══ DATA TO USE

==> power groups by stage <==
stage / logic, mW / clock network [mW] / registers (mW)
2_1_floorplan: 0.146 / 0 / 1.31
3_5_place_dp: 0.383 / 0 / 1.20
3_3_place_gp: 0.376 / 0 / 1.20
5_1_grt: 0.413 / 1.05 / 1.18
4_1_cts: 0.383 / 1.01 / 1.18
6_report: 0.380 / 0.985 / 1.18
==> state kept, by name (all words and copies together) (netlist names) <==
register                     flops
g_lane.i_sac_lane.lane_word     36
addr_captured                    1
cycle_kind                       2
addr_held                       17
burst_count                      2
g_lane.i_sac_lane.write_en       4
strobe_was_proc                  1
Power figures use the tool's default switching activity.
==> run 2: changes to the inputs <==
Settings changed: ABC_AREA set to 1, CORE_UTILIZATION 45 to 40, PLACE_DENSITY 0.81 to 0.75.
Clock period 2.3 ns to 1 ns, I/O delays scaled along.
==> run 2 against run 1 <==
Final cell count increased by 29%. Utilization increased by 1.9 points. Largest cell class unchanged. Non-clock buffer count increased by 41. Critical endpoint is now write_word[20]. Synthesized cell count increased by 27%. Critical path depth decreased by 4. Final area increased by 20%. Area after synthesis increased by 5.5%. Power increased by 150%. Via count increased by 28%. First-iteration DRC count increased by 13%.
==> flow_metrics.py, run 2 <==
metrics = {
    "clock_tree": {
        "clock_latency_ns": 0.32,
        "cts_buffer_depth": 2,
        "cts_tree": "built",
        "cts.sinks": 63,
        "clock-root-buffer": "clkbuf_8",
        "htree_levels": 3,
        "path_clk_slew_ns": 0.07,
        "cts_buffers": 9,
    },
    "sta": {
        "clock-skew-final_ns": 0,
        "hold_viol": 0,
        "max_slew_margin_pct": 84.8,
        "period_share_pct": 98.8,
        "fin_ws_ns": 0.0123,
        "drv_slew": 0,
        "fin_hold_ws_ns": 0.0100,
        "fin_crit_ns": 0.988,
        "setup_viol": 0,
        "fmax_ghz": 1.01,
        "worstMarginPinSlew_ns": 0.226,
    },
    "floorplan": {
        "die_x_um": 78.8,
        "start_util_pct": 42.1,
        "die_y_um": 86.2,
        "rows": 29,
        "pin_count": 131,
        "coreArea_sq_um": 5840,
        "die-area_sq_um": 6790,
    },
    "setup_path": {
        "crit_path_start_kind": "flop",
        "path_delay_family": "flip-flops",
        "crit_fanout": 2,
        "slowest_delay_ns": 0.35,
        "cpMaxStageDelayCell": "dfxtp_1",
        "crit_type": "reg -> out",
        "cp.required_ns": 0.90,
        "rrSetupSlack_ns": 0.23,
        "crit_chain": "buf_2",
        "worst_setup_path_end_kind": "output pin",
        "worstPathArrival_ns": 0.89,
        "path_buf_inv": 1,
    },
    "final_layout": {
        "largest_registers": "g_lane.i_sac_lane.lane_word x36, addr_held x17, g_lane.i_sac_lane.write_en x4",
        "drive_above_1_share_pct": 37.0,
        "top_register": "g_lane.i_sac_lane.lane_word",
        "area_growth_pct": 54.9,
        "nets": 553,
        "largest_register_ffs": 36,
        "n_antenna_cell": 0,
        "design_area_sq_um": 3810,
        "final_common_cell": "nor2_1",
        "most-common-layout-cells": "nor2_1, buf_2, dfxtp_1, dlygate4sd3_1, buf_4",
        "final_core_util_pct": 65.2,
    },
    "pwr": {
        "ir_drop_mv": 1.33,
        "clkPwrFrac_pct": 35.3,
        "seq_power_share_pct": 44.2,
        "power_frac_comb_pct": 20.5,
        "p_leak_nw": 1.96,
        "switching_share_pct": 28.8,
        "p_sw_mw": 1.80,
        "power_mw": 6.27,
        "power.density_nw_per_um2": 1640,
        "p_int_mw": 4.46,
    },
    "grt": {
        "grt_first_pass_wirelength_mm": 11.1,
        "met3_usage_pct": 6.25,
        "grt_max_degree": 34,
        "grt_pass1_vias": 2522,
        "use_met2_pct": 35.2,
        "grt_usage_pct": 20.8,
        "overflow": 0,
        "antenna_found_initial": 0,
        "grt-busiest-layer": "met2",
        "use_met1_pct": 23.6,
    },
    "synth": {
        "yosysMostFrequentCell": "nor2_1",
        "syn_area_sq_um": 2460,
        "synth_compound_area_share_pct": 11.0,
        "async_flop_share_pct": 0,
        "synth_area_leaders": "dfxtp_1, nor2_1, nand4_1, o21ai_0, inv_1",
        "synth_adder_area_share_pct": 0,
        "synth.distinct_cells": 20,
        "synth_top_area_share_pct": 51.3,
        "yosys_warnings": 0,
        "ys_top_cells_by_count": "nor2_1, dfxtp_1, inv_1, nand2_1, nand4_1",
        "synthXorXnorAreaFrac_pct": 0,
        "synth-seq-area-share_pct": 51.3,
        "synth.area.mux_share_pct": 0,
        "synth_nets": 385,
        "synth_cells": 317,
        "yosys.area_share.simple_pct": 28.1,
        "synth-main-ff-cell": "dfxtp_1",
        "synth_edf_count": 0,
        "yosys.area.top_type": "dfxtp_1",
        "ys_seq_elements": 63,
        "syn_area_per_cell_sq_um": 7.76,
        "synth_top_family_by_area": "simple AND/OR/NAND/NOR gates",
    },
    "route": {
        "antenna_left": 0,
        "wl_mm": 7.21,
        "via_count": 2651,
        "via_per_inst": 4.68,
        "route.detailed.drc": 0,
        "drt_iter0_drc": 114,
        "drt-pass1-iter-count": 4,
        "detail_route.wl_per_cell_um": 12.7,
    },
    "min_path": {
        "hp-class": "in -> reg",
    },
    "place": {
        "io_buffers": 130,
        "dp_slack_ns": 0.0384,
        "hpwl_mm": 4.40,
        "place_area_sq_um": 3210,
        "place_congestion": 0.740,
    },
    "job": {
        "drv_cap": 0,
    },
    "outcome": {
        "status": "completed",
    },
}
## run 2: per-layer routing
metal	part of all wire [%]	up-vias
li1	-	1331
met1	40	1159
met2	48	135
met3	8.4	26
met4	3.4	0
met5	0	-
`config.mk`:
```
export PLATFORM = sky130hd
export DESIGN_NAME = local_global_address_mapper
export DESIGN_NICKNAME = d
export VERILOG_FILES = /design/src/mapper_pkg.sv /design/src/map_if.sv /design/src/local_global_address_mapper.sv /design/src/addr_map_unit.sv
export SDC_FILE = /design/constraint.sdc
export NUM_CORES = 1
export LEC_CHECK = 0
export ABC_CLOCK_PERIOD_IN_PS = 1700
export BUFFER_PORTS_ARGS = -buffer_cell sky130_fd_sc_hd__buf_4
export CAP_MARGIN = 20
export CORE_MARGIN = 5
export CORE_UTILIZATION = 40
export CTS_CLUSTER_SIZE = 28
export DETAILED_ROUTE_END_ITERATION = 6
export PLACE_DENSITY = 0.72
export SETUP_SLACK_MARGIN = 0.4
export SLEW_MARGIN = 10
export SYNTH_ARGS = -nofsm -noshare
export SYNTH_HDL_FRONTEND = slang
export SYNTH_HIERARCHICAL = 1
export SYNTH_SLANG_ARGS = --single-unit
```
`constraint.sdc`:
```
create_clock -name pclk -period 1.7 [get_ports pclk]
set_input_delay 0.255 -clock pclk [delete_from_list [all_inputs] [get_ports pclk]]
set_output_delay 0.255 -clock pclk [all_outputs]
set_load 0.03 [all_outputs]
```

════
══ DATA TO USE

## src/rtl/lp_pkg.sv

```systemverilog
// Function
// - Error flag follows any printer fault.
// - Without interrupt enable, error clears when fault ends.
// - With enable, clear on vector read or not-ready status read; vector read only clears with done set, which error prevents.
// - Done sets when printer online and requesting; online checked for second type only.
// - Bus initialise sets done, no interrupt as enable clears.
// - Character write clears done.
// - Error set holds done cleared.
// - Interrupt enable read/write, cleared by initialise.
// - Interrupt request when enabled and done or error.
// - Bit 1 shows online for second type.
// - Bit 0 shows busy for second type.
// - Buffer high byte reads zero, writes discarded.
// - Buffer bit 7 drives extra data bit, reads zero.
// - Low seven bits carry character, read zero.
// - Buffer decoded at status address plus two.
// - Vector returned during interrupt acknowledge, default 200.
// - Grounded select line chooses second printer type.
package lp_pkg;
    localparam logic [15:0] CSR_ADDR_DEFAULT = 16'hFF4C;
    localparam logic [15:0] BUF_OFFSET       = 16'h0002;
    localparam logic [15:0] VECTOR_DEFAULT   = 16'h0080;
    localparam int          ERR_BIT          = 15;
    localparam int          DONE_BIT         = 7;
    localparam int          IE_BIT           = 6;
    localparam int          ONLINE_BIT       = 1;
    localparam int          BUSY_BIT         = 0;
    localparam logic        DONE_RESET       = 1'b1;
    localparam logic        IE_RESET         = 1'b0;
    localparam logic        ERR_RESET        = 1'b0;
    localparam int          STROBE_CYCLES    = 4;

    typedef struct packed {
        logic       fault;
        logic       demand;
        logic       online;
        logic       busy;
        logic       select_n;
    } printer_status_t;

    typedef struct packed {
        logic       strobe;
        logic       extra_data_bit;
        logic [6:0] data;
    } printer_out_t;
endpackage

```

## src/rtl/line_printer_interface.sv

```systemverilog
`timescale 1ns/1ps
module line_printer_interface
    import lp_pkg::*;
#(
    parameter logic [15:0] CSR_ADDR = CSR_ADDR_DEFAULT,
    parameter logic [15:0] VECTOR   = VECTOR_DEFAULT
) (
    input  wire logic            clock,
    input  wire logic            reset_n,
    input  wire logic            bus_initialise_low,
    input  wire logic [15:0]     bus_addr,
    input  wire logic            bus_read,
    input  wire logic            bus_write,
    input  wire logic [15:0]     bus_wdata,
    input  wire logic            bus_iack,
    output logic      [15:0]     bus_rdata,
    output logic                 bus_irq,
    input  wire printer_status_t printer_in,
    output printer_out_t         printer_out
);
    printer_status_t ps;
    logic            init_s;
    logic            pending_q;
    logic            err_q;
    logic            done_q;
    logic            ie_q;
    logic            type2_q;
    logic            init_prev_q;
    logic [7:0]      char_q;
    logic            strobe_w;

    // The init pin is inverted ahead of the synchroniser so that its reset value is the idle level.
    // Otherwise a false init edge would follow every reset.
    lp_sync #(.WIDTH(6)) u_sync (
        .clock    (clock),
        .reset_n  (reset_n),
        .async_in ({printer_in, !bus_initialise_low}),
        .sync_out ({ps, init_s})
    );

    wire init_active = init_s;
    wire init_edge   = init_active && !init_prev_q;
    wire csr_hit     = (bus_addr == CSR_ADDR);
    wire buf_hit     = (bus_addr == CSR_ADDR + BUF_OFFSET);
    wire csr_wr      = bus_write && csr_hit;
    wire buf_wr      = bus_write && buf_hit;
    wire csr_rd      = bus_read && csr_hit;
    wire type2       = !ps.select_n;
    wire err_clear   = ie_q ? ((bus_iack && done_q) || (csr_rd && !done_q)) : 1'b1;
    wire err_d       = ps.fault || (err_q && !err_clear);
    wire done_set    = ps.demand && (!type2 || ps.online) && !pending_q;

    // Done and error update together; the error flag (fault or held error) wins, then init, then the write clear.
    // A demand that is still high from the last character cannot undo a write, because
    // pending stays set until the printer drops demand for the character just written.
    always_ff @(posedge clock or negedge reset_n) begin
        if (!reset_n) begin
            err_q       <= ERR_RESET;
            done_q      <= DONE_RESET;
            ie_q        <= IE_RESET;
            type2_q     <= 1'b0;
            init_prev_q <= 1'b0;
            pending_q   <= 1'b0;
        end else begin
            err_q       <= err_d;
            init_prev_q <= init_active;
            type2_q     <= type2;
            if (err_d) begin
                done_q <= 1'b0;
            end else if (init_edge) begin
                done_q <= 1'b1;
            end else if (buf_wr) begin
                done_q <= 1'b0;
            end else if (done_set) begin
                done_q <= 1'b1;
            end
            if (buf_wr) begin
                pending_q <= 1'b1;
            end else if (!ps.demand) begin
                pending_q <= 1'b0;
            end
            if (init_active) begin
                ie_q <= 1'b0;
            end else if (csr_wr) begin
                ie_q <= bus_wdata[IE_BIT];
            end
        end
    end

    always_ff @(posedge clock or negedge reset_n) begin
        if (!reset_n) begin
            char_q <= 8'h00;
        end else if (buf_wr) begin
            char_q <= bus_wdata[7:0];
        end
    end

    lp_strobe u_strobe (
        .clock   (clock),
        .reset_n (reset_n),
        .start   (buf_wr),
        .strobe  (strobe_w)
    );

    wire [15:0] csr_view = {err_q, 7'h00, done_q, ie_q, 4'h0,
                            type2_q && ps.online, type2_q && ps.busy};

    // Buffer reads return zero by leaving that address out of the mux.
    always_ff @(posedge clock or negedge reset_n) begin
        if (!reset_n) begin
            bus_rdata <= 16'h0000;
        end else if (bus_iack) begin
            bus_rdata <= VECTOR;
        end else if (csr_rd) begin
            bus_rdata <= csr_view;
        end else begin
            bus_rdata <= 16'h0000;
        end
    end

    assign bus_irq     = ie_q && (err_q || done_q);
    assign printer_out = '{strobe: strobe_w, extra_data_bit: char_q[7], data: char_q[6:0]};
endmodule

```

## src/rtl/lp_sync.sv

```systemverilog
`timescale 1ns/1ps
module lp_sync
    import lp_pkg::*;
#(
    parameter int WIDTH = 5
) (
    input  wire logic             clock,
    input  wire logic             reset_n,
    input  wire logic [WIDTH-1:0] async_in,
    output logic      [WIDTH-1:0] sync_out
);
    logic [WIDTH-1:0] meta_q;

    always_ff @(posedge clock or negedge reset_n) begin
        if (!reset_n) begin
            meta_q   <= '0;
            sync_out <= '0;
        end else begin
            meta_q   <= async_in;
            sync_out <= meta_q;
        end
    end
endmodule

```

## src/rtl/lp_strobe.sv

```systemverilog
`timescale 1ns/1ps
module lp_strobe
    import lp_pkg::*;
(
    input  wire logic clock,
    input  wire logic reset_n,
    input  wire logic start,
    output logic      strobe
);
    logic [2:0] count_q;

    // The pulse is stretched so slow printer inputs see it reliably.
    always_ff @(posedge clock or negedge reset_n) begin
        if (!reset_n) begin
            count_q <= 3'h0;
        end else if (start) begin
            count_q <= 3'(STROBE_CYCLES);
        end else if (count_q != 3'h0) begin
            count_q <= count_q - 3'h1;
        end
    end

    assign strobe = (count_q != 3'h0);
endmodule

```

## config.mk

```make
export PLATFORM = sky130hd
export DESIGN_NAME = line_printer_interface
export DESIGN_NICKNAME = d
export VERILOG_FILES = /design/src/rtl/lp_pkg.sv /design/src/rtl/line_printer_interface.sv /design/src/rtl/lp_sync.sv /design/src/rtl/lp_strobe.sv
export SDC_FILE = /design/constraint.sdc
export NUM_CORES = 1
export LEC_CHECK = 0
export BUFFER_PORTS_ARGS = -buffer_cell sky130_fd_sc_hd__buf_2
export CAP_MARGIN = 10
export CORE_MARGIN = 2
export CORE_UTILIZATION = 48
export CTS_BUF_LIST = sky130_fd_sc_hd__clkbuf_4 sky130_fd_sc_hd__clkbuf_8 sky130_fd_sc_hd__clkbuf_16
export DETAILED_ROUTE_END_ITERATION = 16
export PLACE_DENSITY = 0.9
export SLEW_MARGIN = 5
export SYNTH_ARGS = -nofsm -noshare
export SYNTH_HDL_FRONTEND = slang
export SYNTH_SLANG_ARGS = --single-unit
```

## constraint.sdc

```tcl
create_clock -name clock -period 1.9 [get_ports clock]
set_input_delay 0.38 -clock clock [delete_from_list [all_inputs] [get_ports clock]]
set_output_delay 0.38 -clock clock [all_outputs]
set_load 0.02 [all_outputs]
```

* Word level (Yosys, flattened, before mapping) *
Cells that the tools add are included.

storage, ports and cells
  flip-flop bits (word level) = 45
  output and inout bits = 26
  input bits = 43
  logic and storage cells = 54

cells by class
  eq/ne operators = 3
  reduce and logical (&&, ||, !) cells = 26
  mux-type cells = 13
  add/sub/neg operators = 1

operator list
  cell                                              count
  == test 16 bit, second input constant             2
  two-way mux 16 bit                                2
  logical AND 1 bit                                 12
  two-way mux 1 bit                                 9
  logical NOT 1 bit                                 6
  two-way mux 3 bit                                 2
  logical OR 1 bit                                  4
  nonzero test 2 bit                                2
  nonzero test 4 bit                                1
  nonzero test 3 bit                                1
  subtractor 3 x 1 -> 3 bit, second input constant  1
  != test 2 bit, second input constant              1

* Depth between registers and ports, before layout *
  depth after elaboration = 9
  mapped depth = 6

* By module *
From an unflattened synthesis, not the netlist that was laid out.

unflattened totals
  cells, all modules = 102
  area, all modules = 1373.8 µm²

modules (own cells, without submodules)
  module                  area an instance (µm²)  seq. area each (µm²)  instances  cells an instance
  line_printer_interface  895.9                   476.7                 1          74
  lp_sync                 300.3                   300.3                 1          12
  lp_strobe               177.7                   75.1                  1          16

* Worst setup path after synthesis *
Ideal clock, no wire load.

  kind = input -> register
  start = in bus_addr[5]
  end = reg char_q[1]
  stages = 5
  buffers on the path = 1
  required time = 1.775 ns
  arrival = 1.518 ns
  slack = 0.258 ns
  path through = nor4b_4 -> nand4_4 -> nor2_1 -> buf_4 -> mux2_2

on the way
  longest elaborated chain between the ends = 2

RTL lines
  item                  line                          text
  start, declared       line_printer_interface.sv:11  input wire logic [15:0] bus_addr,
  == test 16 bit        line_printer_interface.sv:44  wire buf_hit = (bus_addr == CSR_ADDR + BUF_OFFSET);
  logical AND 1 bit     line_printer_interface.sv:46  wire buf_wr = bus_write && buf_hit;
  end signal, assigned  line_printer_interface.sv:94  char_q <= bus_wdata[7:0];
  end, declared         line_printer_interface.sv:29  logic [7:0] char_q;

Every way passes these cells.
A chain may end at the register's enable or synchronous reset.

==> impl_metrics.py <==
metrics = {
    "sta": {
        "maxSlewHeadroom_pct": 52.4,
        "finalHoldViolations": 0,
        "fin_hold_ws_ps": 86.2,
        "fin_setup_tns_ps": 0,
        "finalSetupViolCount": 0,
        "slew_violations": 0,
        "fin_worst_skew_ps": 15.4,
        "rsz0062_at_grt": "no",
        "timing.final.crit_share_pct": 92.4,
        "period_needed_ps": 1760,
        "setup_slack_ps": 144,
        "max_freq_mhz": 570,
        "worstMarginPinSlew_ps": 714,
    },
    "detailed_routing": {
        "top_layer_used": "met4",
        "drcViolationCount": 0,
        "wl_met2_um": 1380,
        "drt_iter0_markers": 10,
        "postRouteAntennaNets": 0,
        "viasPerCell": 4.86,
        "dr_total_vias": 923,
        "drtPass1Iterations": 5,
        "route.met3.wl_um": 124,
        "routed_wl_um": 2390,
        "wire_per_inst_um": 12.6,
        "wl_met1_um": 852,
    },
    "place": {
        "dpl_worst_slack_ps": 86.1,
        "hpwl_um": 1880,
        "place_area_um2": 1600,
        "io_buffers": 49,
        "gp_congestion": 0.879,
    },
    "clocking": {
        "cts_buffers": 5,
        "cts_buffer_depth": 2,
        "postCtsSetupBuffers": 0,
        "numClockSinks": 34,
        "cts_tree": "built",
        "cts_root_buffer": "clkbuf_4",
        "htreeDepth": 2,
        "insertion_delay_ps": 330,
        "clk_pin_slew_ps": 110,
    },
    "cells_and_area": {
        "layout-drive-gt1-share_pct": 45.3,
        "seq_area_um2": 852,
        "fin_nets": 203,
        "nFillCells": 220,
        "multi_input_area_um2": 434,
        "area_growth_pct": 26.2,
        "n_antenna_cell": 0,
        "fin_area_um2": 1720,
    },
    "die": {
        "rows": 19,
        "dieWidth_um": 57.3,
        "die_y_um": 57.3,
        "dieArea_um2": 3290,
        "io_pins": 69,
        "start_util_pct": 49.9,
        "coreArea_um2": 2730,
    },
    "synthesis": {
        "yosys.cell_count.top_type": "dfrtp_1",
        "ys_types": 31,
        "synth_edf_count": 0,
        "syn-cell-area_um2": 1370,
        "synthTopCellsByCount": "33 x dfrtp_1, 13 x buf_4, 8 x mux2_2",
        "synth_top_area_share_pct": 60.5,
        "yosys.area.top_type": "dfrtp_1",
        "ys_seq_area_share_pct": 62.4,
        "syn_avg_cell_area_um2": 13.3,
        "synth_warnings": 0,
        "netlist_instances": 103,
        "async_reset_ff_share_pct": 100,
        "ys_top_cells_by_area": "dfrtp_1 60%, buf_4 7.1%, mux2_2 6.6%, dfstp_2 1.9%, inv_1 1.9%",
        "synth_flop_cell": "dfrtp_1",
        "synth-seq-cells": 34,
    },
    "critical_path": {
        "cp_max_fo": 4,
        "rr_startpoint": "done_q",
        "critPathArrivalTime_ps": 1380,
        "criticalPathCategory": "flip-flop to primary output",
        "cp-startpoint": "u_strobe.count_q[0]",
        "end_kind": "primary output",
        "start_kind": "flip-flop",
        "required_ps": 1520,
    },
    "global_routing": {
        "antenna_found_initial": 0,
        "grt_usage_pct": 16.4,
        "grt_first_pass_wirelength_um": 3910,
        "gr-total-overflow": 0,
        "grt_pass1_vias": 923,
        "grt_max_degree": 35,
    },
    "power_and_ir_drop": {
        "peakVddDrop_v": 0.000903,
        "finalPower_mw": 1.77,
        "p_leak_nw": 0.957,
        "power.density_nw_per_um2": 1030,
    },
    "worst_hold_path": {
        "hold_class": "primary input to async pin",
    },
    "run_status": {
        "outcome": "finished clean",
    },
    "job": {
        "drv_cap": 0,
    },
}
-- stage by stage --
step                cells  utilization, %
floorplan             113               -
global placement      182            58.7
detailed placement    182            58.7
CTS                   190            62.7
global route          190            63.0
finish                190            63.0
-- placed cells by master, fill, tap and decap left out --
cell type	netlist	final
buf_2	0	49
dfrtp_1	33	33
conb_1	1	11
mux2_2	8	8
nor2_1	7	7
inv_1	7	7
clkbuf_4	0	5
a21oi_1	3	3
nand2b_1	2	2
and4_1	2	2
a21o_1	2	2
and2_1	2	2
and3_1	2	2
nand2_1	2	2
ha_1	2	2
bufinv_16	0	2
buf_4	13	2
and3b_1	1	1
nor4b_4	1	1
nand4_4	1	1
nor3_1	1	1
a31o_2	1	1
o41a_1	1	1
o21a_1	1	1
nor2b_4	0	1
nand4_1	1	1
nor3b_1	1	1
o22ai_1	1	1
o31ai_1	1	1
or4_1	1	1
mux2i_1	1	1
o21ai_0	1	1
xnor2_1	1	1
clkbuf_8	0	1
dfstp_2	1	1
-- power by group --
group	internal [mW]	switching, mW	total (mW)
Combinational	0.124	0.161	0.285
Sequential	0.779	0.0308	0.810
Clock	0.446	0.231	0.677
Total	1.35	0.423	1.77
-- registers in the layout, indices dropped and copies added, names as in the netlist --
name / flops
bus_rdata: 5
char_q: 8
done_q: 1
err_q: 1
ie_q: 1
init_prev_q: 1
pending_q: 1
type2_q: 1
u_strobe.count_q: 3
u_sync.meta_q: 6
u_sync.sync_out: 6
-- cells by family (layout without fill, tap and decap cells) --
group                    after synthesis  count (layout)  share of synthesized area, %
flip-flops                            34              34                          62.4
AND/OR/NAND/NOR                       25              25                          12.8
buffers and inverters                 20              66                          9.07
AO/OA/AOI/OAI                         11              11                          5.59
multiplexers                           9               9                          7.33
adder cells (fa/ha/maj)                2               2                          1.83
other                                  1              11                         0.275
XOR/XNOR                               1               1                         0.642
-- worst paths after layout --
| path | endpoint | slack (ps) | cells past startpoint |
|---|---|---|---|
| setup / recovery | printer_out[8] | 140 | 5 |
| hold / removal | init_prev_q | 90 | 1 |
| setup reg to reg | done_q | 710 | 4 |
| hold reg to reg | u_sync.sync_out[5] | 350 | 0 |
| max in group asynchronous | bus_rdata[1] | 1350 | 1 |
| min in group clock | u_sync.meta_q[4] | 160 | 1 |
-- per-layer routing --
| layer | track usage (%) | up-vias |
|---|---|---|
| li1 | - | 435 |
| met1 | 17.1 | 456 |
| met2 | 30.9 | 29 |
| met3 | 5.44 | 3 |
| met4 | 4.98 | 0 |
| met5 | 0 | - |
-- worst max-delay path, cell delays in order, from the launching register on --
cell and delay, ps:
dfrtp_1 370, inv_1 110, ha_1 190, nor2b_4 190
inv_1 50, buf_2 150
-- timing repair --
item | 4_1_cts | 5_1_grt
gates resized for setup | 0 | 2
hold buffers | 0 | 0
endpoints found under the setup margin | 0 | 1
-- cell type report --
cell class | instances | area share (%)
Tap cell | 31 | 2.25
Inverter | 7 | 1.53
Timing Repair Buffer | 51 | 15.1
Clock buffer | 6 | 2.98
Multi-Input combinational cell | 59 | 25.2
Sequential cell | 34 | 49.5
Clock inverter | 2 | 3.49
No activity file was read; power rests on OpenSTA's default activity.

════

(TASK STATEMENT):
Reproduce verbatim only the segment of the listing bounded by the line containing "power groups by" and the line containing "run 2 against", with both boundary lines included.

(WRITTEN SOLUTION):
==> power groups by stage <==
stage / logic, mW / clock network [mW] / registers (mW)
2_1_floorplan: 0.146 / 0 / 1.31
3_5_place_dp: 0.383 / 0 / 1.20
3_3_place_gp: 0.376 / 0 / 1.20
5_1_grt: 0.413 / 1.05 / 1.18
4_1_cts: 0.383 / 1.01 / 1.18
6_report: 0.380 / 0.985 / 1.18
==> state kept, by name (all words and copies together) (netlist names) <==
register                     flops
g_lane.i_sac_lane.lane_word     36
addr_captured                    1
cycle_kind                       2
addr_held                       17
burst_count                      2
g_lane.i_sac_lane.write_en       4
strobe_was_proc                  1
Power figures use the tool's default switching activity.
==> run 2: changes to the inputs <==
Settings changed: ABC_AREA set to 1, CORE_UTILIZATION 45 to 40, PLACE_DENSITY 0.81 to 0.75.
Clock period 2.3 ns to 1 ns, I/O delays scaled along.
==> run 2 against run 1 <==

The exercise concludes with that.